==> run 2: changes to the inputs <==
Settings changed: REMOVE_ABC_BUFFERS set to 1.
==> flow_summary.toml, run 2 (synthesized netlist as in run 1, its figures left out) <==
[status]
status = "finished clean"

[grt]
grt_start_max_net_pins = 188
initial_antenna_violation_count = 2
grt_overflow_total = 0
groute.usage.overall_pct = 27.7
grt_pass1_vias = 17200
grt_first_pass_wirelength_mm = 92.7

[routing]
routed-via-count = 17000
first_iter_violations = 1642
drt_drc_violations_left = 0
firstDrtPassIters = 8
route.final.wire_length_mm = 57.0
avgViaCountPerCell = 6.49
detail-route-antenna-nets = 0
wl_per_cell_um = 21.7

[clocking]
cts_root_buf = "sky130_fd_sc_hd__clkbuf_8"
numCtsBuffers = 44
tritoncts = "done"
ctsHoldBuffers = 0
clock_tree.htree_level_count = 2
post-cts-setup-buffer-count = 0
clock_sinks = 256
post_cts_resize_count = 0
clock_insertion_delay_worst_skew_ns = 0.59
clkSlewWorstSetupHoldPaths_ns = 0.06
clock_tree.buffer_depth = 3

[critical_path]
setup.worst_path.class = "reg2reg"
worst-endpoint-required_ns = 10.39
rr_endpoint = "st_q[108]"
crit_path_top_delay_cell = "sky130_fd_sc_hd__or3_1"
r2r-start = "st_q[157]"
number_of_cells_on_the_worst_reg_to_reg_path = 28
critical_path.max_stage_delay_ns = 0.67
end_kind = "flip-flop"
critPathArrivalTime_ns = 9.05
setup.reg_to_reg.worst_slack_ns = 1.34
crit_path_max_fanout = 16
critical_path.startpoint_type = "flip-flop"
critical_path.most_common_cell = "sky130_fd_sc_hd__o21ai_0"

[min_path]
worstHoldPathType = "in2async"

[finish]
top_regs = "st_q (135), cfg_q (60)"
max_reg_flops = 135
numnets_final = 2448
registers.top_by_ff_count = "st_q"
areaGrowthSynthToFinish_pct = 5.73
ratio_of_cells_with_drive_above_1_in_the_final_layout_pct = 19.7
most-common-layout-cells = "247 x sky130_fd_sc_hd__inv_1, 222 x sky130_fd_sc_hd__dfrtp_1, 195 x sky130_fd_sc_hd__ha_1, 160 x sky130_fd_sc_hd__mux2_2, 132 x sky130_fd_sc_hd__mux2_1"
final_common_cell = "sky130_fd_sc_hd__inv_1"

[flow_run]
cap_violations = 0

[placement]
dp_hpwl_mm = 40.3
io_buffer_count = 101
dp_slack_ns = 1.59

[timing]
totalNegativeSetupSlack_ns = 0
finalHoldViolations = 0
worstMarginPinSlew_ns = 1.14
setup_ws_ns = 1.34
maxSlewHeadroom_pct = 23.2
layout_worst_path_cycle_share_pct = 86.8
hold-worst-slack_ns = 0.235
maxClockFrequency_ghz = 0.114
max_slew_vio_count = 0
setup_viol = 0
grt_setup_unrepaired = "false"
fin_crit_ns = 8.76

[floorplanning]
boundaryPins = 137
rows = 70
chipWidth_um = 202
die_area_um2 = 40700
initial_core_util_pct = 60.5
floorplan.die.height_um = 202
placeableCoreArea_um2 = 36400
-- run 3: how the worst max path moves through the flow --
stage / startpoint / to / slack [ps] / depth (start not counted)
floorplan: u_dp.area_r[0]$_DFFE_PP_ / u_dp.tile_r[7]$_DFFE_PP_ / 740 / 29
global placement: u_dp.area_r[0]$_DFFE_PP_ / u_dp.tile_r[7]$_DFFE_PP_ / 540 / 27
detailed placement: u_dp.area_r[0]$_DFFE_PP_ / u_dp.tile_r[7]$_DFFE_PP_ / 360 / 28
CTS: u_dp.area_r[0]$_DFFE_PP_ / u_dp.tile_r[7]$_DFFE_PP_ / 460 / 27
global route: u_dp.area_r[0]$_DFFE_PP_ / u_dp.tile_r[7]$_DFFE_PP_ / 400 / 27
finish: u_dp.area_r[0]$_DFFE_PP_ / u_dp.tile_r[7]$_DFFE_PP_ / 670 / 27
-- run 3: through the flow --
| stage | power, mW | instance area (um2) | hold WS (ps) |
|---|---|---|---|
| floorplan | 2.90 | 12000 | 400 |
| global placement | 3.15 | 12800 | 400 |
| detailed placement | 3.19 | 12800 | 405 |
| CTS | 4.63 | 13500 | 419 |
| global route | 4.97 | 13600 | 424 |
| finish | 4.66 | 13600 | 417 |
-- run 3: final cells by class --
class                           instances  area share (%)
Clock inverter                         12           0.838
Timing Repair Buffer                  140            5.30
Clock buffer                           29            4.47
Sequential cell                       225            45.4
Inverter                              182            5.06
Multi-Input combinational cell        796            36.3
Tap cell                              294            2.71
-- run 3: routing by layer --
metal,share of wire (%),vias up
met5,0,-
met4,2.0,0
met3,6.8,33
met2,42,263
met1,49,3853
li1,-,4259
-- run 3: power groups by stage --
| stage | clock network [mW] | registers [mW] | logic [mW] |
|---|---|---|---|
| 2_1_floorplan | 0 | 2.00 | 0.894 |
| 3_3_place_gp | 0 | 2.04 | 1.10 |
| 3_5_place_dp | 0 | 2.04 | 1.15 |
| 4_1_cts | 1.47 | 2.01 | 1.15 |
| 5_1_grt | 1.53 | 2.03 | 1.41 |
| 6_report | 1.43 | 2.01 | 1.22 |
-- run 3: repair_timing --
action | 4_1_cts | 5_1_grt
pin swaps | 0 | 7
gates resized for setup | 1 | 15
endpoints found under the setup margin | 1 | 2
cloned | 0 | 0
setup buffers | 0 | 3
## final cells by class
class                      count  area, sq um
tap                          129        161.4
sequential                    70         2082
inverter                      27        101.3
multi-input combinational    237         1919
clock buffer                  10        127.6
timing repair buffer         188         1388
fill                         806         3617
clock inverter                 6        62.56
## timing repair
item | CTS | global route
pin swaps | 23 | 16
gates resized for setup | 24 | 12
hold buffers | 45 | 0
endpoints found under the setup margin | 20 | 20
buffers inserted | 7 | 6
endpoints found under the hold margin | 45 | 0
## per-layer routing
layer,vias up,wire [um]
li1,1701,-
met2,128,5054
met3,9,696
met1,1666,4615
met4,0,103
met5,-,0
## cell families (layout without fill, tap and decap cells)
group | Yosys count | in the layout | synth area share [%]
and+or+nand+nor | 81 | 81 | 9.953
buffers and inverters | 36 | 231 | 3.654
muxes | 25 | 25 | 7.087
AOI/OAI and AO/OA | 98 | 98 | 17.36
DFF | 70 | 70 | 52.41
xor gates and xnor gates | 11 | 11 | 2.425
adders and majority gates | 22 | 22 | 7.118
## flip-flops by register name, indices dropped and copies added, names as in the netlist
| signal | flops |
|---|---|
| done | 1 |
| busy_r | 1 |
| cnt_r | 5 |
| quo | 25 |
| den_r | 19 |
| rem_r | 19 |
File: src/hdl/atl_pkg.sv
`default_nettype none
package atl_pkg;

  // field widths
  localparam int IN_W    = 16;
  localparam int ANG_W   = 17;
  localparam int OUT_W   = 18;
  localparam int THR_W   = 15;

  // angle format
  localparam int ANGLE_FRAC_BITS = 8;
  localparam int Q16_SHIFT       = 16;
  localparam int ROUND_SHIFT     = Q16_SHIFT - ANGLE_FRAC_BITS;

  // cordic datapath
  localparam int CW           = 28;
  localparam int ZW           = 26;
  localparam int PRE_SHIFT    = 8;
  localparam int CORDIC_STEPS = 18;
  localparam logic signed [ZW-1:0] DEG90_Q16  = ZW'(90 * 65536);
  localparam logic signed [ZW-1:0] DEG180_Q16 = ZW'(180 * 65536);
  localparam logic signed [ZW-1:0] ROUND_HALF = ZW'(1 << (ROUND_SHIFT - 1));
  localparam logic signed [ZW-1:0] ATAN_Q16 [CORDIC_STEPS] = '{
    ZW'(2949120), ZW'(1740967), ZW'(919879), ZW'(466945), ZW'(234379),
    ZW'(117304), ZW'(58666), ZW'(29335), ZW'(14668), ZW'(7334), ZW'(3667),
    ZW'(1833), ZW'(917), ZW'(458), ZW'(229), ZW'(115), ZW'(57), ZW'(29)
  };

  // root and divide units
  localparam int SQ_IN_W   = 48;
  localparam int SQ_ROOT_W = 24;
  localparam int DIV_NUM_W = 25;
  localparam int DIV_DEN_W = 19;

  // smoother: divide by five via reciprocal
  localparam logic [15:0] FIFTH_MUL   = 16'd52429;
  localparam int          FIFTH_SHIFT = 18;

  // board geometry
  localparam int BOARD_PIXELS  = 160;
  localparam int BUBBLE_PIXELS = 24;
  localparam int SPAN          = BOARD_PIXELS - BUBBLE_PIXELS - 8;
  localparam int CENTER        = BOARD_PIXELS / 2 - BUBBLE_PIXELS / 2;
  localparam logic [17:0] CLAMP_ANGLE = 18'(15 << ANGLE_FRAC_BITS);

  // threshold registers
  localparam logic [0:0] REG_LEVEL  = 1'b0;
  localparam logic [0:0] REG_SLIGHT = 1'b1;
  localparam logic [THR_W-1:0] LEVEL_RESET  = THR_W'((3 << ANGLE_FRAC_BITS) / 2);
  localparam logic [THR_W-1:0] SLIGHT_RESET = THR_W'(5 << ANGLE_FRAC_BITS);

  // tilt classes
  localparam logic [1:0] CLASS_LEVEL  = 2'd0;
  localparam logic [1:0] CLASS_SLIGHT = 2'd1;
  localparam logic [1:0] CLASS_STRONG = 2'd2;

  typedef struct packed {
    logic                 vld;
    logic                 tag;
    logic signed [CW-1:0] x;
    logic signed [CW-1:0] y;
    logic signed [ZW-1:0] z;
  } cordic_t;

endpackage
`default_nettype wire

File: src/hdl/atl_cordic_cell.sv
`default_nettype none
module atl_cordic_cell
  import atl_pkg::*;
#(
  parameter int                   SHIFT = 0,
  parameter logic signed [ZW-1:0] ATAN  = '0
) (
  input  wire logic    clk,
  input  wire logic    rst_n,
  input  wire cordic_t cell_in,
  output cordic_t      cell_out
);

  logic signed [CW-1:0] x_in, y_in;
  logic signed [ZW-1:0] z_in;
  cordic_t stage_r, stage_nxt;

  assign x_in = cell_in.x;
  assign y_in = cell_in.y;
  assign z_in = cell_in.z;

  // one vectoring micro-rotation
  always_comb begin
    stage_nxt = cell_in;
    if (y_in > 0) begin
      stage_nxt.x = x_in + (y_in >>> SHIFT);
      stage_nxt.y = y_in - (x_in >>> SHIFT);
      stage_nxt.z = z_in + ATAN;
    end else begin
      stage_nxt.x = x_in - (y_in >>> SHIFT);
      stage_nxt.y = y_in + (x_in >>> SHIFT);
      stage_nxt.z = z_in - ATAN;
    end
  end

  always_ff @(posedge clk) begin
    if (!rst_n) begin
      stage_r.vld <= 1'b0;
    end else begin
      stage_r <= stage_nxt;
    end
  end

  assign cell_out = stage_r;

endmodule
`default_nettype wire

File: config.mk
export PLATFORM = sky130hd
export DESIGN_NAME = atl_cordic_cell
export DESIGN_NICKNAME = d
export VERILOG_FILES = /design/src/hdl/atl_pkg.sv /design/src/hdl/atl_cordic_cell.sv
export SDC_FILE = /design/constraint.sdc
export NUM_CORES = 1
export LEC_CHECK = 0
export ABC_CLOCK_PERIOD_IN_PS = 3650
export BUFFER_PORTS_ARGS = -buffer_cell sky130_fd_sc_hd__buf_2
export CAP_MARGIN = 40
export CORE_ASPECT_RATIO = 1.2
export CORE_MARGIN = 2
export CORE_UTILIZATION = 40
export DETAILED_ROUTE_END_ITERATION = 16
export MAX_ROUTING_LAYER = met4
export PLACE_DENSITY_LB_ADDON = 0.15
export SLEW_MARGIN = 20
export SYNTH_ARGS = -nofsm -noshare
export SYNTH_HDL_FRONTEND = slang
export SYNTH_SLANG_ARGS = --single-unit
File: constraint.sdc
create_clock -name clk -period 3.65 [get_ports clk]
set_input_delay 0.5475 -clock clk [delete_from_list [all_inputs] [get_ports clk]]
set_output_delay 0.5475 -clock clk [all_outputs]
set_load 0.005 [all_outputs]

· · ·

**WHAT TO PRODUCE:**
For every line above in which the string "combinational" appears, add one; please give the final count and nothing else.

**FINAL ANSWER:**
2